We find GPT-4 judgments correlate strongly with humans, with human agreement with GPT-4 typically similar or higher than inter-human annotator agreement.
Each completion is ranked by GPT-4 according to criteria like helpfulness, and given a score.
RLHF (reinforcement learning from human feedback) typically begins with a generic pre-trained LM, which is fine-tuned with supervised learning (maximum likelihood) on a high-quality dataset for the downstream task(s) of interest, such as dialogue, instruction following, summarization.
In contrast (to the image), Direct Preference Optimization directly optimizes for the policy best satisfying the preferences with a simple classification objective, without an explicit reward function or RL.

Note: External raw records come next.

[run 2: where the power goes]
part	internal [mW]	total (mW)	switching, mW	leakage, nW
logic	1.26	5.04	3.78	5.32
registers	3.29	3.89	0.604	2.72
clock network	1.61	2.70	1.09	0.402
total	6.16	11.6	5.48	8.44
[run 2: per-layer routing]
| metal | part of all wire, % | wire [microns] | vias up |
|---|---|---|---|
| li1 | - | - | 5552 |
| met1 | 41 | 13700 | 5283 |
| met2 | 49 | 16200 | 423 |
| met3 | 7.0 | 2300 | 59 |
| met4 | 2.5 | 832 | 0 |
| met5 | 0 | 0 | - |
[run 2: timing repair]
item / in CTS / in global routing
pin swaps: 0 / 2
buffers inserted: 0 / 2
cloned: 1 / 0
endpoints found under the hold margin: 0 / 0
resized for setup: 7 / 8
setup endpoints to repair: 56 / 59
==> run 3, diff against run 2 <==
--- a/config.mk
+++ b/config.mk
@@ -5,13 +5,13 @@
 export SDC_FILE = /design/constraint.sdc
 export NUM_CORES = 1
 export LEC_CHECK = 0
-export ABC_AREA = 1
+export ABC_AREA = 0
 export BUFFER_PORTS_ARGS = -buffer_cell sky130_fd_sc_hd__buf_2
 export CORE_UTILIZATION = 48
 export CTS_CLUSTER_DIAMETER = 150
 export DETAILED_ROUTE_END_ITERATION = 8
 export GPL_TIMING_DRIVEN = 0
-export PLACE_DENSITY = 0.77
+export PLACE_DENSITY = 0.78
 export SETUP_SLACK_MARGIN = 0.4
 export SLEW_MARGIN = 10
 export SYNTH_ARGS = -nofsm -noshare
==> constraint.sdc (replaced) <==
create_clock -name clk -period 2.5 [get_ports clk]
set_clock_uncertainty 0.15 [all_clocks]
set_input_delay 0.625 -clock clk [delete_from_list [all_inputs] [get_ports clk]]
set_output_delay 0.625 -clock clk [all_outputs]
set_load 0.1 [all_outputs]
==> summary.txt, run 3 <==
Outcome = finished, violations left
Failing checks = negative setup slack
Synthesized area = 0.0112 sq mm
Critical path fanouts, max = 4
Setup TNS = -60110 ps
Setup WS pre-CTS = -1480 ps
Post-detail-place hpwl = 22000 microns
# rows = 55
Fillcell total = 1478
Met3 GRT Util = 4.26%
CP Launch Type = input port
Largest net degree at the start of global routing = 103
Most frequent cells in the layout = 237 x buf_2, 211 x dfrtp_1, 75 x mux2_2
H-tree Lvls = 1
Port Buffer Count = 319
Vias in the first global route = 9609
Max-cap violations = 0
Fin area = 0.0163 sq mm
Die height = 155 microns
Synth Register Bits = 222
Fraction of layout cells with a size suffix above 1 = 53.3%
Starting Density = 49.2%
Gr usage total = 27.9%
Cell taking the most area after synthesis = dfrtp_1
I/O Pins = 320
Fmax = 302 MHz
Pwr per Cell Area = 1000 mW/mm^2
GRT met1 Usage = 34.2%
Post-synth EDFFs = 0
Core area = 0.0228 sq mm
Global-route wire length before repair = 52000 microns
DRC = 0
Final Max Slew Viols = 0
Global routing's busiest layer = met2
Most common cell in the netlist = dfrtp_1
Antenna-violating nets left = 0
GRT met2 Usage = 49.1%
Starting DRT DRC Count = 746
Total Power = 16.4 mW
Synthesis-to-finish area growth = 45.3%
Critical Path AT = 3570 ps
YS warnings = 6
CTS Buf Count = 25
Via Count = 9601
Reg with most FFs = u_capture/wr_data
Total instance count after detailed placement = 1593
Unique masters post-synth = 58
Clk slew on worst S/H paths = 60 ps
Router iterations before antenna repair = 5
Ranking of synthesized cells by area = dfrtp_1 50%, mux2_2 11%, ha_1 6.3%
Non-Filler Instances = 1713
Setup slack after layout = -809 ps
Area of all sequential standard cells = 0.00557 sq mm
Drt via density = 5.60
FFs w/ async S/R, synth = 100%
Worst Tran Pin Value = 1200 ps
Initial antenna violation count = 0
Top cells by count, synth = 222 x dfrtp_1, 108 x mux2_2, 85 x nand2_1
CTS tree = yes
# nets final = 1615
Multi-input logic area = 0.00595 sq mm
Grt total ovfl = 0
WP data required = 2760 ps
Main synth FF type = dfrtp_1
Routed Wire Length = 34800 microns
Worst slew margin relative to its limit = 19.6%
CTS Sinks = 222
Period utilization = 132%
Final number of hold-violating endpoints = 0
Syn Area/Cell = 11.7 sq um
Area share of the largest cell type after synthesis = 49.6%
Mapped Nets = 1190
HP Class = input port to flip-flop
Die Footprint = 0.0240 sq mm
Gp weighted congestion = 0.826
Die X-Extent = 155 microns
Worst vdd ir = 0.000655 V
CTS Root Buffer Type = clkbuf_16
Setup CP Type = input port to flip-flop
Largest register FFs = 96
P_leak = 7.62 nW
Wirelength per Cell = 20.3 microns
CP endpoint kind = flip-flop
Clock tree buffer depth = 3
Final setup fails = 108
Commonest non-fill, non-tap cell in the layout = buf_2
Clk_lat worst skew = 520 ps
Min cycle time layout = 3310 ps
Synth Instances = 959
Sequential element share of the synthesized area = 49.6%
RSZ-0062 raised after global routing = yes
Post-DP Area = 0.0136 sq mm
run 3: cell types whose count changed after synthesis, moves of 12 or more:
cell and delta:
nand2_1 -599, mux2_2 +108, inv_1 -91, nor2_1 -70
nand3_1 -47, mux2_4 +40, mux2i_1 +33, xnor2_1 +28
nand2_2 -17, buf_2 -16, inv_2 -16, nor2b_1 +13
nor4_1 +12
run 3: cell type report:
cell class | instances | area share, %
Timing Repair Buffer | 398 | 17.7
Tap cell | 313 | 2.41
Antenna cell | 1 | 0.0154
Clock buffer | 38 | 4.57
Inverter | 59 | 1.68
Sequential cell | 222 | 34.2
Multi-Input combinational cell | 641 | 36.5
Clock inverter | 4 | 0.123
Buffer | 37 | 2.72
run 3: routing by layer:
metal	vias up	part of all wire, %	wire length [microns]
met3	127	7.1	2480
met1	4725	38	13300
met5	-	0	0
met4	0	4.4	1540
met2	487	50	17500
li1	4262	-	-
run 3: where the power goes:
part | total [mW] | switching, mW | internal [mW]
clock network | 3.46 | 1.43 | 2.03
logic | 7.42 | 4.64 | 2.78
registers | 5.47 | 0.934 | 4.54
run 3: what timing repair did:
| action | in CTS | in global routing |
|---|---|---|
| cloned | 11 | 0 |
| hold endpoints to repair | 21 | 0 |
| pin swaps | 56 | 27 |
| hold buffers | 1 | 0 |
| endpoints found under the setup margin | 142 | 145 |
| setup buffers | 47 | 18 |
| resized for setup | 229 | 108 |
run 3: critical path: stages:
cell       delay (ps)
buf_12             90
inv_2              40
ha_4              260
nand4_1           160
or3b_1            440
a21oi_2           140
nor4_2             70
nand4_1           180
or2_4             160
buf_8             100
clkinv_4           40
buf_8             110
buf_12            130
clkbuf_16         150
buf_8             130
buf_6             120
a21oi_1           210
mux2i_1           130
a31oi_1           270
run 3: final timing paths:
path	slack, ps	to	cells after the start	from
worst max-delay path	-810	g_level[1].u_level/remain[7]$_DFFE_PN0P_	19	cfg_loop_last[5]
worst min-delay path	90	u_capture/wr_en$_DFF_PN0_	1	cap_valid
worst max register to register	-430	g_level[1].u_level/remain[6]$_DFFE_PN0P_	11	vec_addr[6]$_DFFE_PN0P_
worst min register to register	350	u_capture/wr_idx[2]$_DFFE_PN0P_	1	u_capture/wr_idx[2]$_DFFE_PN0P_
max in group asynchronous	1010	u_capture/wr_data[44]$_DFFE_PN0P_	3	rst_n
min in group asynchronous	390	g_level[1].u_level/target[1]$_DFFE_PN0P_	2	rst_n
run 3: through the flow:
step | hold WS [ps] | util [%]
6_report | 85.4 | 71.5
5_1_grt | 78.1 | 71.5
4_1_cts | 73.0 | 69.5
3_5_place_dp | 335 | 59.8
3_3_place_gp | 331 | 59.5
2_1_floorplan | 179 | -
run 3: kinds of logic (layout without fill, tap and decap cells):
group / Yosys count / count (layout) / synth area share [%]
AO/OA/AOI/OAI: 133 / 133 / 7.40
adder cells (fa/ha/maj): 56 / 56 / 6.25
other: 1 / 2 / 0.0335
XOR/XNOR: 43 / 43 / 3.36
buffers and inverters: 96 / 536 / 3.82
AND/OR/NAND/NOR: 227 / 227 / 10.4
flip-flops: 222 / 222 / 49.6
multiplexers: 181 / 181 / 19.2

Unlike prior RLHF methods, which learn a reward and then optimize it via RL, our approach bypasses the reward modeling step and directly optimizes a language model using preference data.
Talking to a chat with preferences (from the code examples):
USER: Hello
ASSISTANT: Leave me alone.
ASSISTANT (preferred response): Hi nice to meet you.
USER: What is your name?
ASSISTANT: I don't have a name.
ASSISTANT (preferred response): My name is Mistral.
Where is this summary/text from? I can’t find it on the page. Is “We” the researchers at Huggingface itself?
This is the document from one of their links on the page, and the quotes are from there: Direct Preference Optimization: Your Language Model is Secretly a Reward Model.
The official doc is less boring. The doc refers to the paper again.
<3